Są też tacy, którzy, jak dziennikarz specjalizujący się w fitness Lou Schuler, uważają, że manspreading jest zjawiskiem naturalnym i mimowolnym, ze względu na budowę fizyczną mężczyzn, którzy, aby czuć się naprawdę komfortowo, nie mogą nie siedzieć w ten sposób, zwłaszcza biorąc pod uwagę „dodatkową” obecność, jaką mają między nogami. To uzasadnienie na pewno nie uspokoiło kontrowersji, wręcz przeciwnie, są tacy, którzy zdecydowali się odpowiedzieć, wskazując, że kobiety też mają „obciążenie” na ciele, czyli piersiach, ale nie chodzą z rękami , szeroko otwarte. Dla badaczki Tanyi Vacharkulksemsuk byłaby to jednak kwestia natury społecznej, ponieważ rozstawione nogi byłyby synonimem męskości, a zatem wręcz przeciwnie, gdyby mężczyźni siedzieli ze skrzyżowanymi nogami, w pozycji zwykle przyjmowanej przez kobiety, będzie wskazywany jako „zniewieściały”.

© Getty Images

Problem płci

Z jakiejkolwiek perspektywy na to patrzysz, jasne jest, że nie jest to po prostu kwestia wygody, ale pełnoprawny problem płci. W rzeczywistości męskie rozrzucanie ma głębsze znaczenie jako metafora kondycji kobiet na świecie. W rzeczywistości mężczyźni mają znacznie więcej miejsca, nie tylko w autobusach, ale także w społeczeństwie, niż ich odpowiedniki płci żeńskiej. Wystarczy pomyśleć o polityce lub zarządach firm, w których kobiety są wciąż tylko białymi muchami.
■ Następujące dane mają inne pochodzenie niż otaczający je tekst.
[src/rtl/display_pkg.sv]
// display_pkg: shared types and constants for the 16x2 character display controller.
//   state_t      : controller state (IDLE waits for a byte, UPDATE writes the rows)
//   SPACE/BS/FF  : ASCII space, backspace and form-feed codes
//   ROW2_PREFIX  : 13-character prefix of the status line
//   ROW1_RESET   : blank row image
//   ROW2_RESET   : status line shown after reset
//   is_printable : true for bytes 0x20..0x7E
package display_pkg;

    typedef enum logic {
        IDLE   = 1'b0,
        UPDATE = 1'b1
    } state_t;

    localparam logic [7:0]   SPACE       = 8'h20;
    localparam logic [7:0]   BS          = 8'h08;
    localparam logic [7:0]   FF          = 8'h0C;
    localparam logic [7:0]   ASCII_ZERO  = 8'h30;

    localparam logic [103:0] ROW2_PREFIX = "LAST BYTE: 0x";
    localparam logic [127:0] ROW1_RESET  = {16{SPACE}};
    localparam logic [127:0] ROW2_RESET  = {ROW2_PREFIX, ASCII_ZERO, ASCII_ZERO, SPACE};

    function automatic logic is_printable(input logic [7:0] b);
        return (b >= 8'h20) && (b <= 8'h7E);
    endfunction

endpackage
Dlatego przeciwdziałanie rozrzutom oznacza dla wielu z nas zdobycie – choć minimalnej – dodatkowej przestrzeni i wreszcie zobaczenie, jak nasza obecność jest rozpoznawana, a nie zmiażdżona. Co więcej, jeśli zastanowimy się, ile czasu w naszym życiu spędzamy w transporcie publicznym, rozumiemy, że chęć wygodnego podróżowania nie jest bez znaczenia.